## [WORK REQUEST]
Below are some records. Return exactly the lines from the one with "export VERILOG_FILES = /design/src/rtl/mbr_pkg.sv" to the one with "export CORE_UTILIZATION = 55", and nothing else.

Data excerpts:
<file path="config.mk">
export PLATFORM = sky130hd
export DESIGN_NAME = manchester_bit_recover
export DESIGN_NICKNAME = d
export VERILOG_FILES = /design/src/rtl/mbr_pkg.sv /design/src/rtl/mbr_edge_sync.sv /design/src/rtl/mbr_interval.sv /design/src/rtl/mbr_decide.sv /design/src/rtl/manchester_bit_recover.sv
export SDC_FILE = /design/constraint.sdc
export NUM_CORES = 1
export LEC_CHECK = 0
export BUFFER_PORTS_ARGS = -buffer_cell sky130_fd_sc_hd__buf_2
export CAP_MARGIN = 20
export CORE_MARGIN = 2
export CORE_UTILIZATION = 55
export CTS_BUF_LIST = sky130_fd_sc_hd__clkbuf_16
export DETAILED_ROUTE_END_ITERATION = 8
export PLACE_DENSITY_LB_ADDON = 0.2
export SETUP_SLACK_MARGIN = 0.05
export SYNTH_ARGS = -nofsm -noshare
export SYNTH_HDL_FRONTEND = slang
export SYNTH_SLANG_ARGS = --single-unit
</file>
<file path="constraint.sdc">
create_clock -name clk -period 1.8 [get_ports clk]
set_input_delay 0.09 -clock clk [delete_from_list [all_inputs] [get_ports clk]]
set_output_delay 0.09 -clock clk [all_outputs]
set_load 0.05 [all_outputs]
</file>
<file path="src/rtl/mbr_pkg.sv">
package mbr_pkg;

    typedef enum logic [1:0] {
        RATE_SEL_64  = 2'd0,
        RATE_SEL_32  = 2'd1,
        RATE_SEL_16  = 2'd2,
        RATE_SEL_64B = 2'd3
    } rate_sel_e;

    typedef struct packed {
        logic primed;     // first transition seen since reset
        logic prev_long;  // class of the previous interval
        logic prev_emit;  // previous interval produced a bit
        logic bit_val;
        logic valid;
    } dec_state_t;

endpackage

</file>
<file path="src/rtl/mbr_edge_sync.sv">
module mbr_edge_sync (
    input  logic clk,
    input  logic rst_n,
    input  logic line_i,
    output logic edge_o,
    output logic level_prev_o
);
    typedef struct packed {
        logic s1;
        logic s2;
        logic prev;
    } sync_t;

    sync_t st_d, st_q;

    always_comb begin
        st_d      = st_q;
        st_d.s1   = line_i;
        st_d.s2   = st_q.s1;
        st_d.prev = st_q.s2;
    end

    always_ff @(posedge clk) begin
        if (!rst_n) st_q <= '0;
        else        st_q <= st_d;
    end

    assign edge_o       = st_q.s2 ^ st_q.prev;
    assign level_prev_o = st_q.prev;
endmodule

</file>
<file path="src/rtl/mbr_interval.sv">
module mbr_interval #(
    parameter int CNT_W = 10
) (
    input  logic             clk,
    input  logic             rst_n,
    input  logic             edge_i,
    output logic [CNT_W-1:0] interval_o
);
    localparam logic [CNT_W-1:0] CNT_MAX = '1;

    logic [CNT_W-1:0] cnt_d, cnt_q;

    always_comb begin
        cnt_d = cnt_q;
        if (edge_i)
            cnt_d = CNT_W'(1);
        else if (cnt_q != CNT_MAX)
            cnt_d = cnt_q + CNT_W'(1);
    end

    always_ff @(posedge clk) begin
        if (!rst_n) cnt_q <= '0;
        else        cnt_q <= cnt_d;
    end

    assign interval_o = cnt_q;
endmodule

</file>
<file path="src/rtl/mbr_decide.sv">
module mbr_decide
    import mbr_pkg::*;
#(
    parameter int CNT_W = 10
) (
    input  logic             clk,
    input  logic             rst_n,
    input  logic             edge_i,
    input  logic             level_prev_i,
    input  logic             polarity_i,
    input  logic [CNT_W-1:0] interval_i,
    input  logic [CNT_W-1:0] thresh_i,
    output logic             bit_o,
    output logic             valid_o,
    output logic             primed_o
);
    dec_state_t st_d, st_q;
    logic       is_long;
    logic       emit;

    always_comb begin
        st_d    = st_q;
        st_d.valid = 1'b0;
        is_long = (interval_i > thresh_i);
        emit    = is_long | st_q.prev_long | ~st_q.prev_emit;
        if (edge_i) begin
            if (!st_q.primed) begin
                st_d.primed    = 1'b1;
                st_d.prev_long = 1'b0;
                st_d.prev_emit = 1'b0;
            end else begin
                st_d.valid     = emit;
                st_d.prev_long = is_long;
                st_d.prev_emit = emit;
                if (emit)
                    st_d.bit_val = level_prev_i ^ polarity_i;
            end
        end
    end

    always_ff @(posedge clk) begin
        if (!rst_n) st_q <= '0;
        else        st_q <= st_d;
    end

    assign bit_o    = st_q.bit_val;
    assign valid_o  = st_q.valid;
    assign primed_o = st_q.primed;
endmodule

</file>
<file path="src/rtl/manchester_bit_recover.sv">
module manchester_bit_recover
    import mbr_pkg::*;
#(
    parameter int SPC_CYCLES = 4,
    parameter int MAX_RATE   = 64
) (
    input  logic       clk,
    input  logic       rst_n,
    input  logic       line_i,
    input  logic [1:0] rate_sel_i,
    input  logic       polarity_i,
    output logic       bit_o,
    output logic       bit_valid_o
);
    localparam int MAX_PERIOD = SPC_CYCLES * MAX_RATE;
    localparam int CNT_W      = $clog2(4 * MAX_PERIOD);

    logic             edge_w;
    logic             level_prev_w;
    logic             primed_w;
    logic [CNT_W-1:0] interval_w;
    logic [CNT_W-1:0] period_w;
    logic [CNT_W-1:0] thresh_w;

    always_comb begin
        unique case (rate_sel_e'(rate_sel_i))
            RATE_SEL_32: period_w = CNT_W'(SPC_CYCLES * (MAX_RATE / 2));
            RATE_SEL_16: period_w = CNT_W'(SPC_CYCLES * (MAX_RATE / 4));
            default:     period_w = CNT_W'(MAX_PERIOD);
        endcase
        thresh_w = period_w - (period_w >> 2);
    end

    mbr_edge_sync u_sync (
        .clk          (clk),
        .rst_n        (rst_n),
        .line_i       (line_i),
        .edge_o       (edge_w),
        .level_prev_o (level_prev_w)
    );

    mbr_interval #(.CNT_W(CNT_W)) u_interval (
        .clk        (clk),
        .rst_n      (rst_n),
        .edge_i     (edge_w),
        .interval_o (interval_w)
    );

    mbr_decide #(.CNT_W(CNT_W)) u_decide (
        .clk          (clk),
        .rst_n        (rst_n),
        .edge_i       (edge_w),
        .level_prev_i (level_prev_w),
        .polarity_i   (polarity_i),
        .interval_i   (interval_w),
        .thresh_i     (thresh_w),
        .bit_o        (bit_o),
        .valid_o      (bit_valid_o),
        .primed_o     (primed_w)
    );
endmodule

</file>
==> results of run 1 <==
[cell type report]
class	count	share of cell area, %
Multi-Input combinational cell	73	48.1
Inverter	8	2.91
Tap cell	16	1.94
Timing Repair Buffer	9	4.85
Clock buffer	3	7.28
Sequential cell	18	35.0
[cells in the final DEF, fill, tap and decap left out, types with 2 or more instances in the layout]
| cell | n |
|---|---|
| ha_1 | 8 |
| a21oi_1 | 4 |
| nand3_1 | 5 |
| nand4_1 | 2 |
| buf_2 | 7 |
| nand2_1 | 8 |
| dfxtp_1 | 18 |
| mux2i_1 | 2 |
| xnor2_1 | 2 |
| and3_1 | 2 |
| nor2_1 | 14 |
| xor2_1 | 5 |
| nor3_1 | 4 |
| clkbuf_16 | 3 |
| and2_1 | 4 |
| inv_1 | 8 |
| buf_4 | 2 |
[power by group]
group          switching, mW  internal (mW)
Sequential           0.00719          0.411
Clock                  0.135          0.291
Combinational         0.0371         0.0283
Total                  0.179          0.731
[synthesized netlist by cell type]
cell / n / area share (%)
mux2i_1: 2 / 2.2
nor2b_1: 1 / 0.70
nand3_1: 5 / 2.8
inv_1: 8 / 3.4
a21oi_1: 4 / 2.2
and2_1: 4 / 2.8
a2111oi_0: 1 / 0.98
and3_1: 2 / 1.4
o21bai_1: 1 / 0.84
nor2_1: 14 / 5.9
xnor2_1: 2 / 2.0
clkbuf_1: 2 / 0.84
nor3_1: 4 / 2.2
or4_1: 1 / 0.84
a22o_1: 1 / 0.98
or2_2: 1 / 0.70
and4_1: 1 / 0.98
nand2_1: 8 / 3.4
dfxtp_1: 18 / 40
a21o_2: 1 / 0.98
ha_1: 8 / 11
nand4_1: 2 / 1.4
a211oi_1: 1 / 0.84
or3_1: 1 / 0.70
o22a_2: 1 / 1.1
xor2_1: 5 / 4.9
and2_2: 1 / 0.84
a31oi_4: 1 / 2.4
[kinds of logic after synthesis]
group,after synthesis,synth area share (%)
AO/OA/AOI/OAI,11,10.4
XOR/XNOR,7,6.87
adder cells (fa/ha/maj),8,11.2
buffers and inverters,10,4.21
flip-flops,18,40.4
multiplexers,2,2.24
AND/OR/NAND/NOR,45,24.7
[worst reg2reg max path, delay by kind of cell, from the launching register on]
kind | cells | cell delay (ns)
fa+ha+maj | 1 | 0.19
simple gates | 4 | 0.82
xor+xnor | 1 | 0.18
flops | 1 | 0.35
[state kept, by name, indices dropped and copies added (netlist names)]
register               cells
u_decide.primed_o          1
u_interval.interval_o     10
u_decide.valid_o           1
u_decide.bit_o             1
u_sync.level_prev_o        1
u_sync.st_d                2
u_decide.st_q              2
[worst paths after layout]
path                                 start                        to  slack, ns
setup / recovery  u_interval.interval_o[0]  u_interval.interval_o[5]       0.14
hold / removal                      line_i            u_sync.st_d[1]       0.05
setup reg to reg  u_interval.interval_o[0]  u_interval.interval_o[5]       0.14
hold reg to reg             u_sync.st_d[1]            u_sync.st_d[0]       0.43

## [TASK RESULT]
export VERILOG_FILES = /design/src/rtl/mbr_pkg.sv /design/src/rtl/mbr_edge_sync.sv /design/src/rtl/mbr_interval.sv /design/src/rtl/mbr_decide.sv /design/src/rtl/manchester_bit_recover.sv
export SDC_FILE = /design/constraint.sdc
export NUM_CORES = 1
export LEC_CHECK = 0
export BUFFER_PORTS_ARGS = -buffer_cell sky130_fd_sc_hd__buf_2
export CAP_MARGIN = 20
export CORE_MARGIN = 2
export CORE_UTILIZATION = 55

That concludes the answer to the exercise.